[Records excerpted from a collection]
↓

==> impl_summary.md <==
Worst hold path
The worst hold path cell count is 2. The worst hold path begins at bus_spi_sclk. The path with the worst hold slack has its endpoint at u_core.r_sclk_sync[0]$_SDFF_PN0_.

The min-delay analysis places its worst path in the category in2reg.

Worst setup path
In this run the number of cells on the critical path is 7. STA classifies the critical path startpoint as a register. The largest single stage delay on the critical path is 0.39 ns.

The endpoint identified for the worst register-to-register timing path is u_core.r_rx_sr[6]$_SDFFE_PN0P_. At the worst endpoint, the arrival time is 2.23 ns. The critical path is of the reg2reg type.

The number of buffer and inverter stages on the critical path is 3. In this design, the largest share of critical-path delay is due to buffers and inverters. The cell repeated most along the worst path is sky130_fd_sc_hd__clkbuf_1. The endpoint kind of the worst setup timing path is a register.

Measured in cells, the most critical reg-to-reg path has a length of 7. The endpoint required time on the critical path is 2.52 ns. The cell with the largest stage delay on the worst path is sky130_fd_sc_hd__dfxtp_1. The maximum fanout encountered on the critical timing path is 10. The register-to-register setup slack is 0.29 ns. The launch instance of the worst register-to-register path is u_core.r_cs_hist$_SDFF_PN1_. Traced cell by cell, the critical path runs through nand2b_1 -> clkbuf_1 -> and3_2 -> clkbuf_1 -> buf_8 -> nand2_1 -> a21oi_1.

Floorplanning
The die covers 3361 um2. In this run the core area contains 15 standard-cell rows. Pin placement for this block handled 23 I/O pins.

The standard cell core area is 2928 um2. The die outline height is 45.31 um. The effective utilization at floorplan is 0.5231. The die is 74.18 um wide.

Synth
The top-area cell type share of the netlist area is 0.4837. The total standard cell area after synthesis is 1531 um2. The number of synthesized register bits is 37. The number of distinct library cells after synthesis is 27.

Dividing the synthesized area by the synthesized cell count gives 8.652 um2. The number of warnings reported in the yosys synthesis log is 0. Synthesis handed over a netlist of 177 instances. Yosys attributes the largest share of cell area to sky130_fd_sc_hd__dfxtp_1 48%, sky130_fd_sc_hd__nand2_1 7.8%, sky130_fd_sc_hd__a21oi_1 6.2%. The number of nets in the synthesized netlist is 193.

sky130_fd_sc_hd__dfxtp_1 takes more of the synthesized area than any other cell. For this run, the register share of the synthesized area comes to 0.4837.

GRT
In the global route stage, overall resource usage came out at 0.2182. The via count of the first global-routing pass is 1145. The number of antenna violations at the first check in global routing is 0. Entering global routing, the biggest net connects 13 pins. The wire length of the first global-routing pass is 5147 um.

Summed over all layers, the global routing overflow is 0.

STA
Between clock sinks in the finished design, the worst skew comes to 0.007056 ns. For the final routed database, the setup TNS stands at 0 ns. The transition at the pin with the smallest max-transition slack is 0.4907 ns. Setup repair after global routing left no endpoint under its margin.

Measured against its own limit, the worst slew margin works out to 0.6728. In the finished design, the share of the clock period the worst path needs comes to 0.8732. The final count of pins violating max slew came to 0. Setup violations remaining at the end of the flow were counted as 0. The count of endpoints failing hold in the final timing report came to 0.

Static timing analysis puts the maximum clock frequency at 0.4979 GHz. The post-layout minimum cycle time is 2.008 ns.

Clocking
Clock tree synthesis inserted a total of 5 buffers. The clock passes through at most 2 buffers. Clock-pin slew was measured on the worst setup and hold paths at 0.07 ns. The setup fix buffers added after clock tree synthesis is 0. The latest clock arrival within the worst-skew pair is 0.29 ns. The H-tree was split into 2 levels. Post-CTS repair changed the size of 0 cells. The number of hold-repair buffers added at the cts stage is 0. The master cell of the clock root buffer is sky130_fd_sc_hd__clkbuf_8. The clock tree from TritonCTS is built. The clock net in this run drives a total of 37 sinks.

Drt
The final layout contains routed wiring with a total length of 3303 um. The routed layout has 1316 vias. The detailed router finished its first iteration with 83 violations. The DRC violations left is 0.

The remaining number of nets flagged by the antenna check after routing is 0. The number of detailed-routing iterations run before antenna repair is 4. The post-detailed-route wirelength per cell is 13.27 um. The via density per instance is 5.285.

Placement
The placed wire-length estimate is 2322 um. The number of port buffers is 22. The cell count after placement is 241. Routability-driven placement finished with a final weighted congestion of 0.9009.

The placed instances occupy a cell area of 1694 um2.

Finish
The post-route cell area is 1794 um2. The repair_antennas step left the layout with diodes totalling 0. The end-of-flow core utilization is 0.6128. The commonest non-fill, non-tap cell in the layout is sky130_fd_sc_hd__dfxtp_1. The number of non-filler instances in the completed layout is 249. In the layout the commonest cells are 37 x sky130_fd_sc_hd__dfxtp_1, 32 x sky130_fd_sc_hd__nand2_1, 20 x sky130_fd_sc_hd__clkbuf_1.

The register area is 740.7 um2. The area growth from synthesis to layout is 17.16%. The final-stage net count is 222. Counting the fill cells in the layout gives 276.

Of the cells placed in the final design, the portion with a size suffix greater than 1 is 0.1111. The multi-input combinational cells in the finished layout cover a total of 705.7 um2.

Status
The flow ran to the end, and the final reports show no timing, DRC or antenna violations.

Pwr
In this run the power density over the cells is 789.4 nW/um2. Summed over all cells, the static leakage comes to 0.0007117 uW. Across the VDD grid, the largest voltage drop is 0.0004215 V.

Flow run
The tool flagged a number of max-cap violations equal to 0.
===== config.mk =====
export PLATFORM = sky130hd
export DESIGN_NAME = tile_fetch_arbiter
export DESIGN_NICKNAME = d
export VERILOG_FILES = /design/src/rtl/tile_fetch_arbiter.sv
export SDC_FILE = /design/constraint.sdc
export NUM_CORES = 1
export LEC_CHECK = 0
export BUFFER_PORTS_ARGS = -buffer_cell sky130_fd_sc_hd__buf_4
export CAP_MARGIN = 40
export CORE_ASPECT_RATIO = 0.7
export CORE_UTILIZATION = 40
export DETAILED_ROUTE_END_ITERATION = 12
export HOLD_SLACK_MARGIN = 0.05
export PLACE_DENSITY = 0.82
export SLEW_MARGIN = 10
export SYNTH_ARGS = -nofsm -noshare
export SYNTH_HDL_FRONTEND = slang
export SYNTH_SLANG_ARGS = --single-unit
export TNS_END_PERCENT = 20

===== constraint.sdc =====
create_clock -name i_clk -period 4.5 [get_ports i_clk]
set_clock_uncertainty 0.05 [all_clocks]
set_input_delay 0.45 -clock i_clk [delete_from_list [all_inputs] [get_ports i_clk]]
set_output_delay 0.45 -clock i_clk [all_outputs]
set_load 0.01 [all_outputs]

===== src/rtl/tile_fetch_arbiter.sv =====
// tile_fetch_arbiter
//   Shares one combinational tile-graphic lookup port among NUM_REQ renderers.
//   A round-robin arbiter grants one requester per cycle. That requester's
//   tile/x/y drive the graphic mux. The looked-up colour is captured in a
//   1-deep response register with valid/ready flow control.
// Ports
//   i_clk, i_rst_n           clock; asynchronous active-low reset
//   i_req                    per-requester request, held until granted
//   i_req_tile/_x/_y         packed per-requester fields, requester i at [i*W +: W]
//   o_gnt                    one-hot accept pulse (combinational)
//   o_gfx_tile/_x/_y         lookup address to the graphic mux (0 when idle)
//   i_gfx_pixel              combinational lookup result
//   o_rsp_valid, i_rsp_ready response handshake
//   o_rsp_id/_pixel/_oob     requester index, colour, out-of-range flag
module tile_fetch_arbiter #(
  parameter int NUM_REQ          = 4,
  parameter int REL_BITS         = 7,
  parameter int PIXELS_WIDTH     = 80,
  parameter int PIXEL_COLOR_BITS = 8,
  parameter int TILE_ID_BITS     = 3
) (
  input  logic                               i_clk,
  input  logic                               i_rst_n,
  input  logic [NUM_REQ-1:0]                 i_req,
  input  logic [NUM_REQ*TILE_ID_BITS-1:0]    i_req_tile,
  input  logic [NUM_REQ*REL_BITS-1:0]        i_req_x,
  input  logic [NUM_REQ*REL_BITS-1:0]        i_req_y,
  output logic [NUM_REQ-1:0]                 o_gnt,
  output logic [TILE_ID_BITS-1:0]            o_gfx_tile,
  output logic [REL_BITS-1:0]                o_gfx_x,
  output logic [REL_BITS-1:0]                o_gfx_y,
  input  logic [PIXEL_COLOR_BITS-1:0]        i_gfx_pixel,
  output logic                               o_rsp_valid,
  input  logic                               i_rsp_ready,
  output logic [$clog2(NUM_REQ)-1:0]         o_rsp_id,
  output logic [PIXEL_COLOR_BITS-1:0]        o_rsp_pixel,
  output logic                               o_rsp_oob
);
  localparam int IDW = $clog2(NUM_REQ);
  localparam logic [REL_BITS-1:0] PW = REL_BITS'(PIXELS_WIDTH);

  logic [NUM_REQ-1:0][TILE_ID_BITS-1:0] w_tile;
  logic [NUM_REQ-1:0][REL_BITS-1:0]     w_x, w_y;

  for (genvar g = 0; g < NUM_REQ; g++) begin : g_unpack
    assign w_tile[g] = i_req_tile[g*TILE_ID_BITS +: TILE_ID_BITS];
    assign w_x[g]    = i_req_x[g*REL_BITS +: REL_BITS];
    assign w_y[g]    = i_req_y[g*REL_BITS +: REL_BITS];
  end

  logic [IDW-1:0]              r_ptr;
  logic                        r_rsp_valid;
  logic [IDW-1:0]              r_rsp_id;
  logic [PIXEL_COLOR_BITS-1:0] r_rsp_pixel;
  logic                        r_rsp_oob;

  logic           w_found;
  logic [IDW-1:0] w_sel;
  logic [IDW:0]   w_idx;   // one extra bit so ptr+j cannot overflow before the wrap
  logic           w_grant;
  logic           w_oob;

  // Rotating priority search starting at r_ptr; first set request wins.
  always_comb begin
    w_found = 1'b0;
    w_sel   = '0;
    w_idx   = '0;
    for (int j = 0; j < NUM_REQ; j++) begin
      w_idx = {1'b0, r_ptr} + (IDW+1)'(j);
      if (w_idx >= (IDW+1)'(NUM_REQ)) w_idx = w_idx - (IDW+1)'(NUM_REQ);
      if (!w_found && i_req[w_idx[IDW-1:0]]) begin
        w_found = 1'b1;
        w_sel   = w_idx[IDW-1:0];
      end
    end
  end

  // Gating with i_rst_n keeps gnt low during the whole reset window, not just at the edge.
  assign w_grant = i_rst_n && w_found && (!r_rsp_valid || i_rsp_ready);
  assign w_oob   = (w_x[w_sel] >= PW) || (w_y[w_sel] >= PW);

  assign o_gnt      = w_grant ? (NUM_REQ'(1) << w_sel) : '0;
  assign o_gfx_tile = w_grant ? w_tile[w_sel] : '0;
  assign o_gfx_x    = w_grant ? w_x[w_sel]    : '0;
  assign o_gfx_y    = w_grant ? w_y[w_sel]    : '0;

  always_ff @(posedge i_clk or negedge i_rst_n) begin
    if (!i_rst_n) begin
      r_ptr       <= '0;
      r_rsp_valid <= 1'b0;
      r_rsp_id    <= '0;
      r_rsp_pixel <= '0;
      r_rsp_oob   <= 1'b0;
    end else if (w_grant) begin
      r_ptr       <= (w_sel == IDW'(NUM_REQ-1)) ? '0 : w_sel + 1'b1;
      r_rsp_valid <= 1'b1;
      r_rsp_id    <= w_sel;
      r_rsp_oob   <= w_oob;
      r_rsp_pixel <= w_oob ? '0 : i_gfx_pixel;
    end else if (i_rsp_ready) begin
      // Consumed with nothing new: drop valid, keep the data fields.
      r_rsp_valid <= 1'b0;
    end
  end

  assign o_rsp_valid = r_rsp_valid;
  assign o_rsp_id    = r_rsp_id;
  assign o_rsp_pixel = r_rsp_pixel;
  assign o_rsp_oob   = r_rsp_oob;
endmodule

↑

• WHAT THE TASK ASKS
In the records above, each line with the string "contains" should be copied.

• OUTPUT BELOW
The die covers 3361 um2. In this run the core area contains 15 standard-cell rows. Pin placement for this block handled 23 I/O pins.
The final layout contains routed wiring with a total length of 3303 um. The routed layout has 1316 vias. The detailed router finished its first iteration with 83 violations. The DRC violations left is 0.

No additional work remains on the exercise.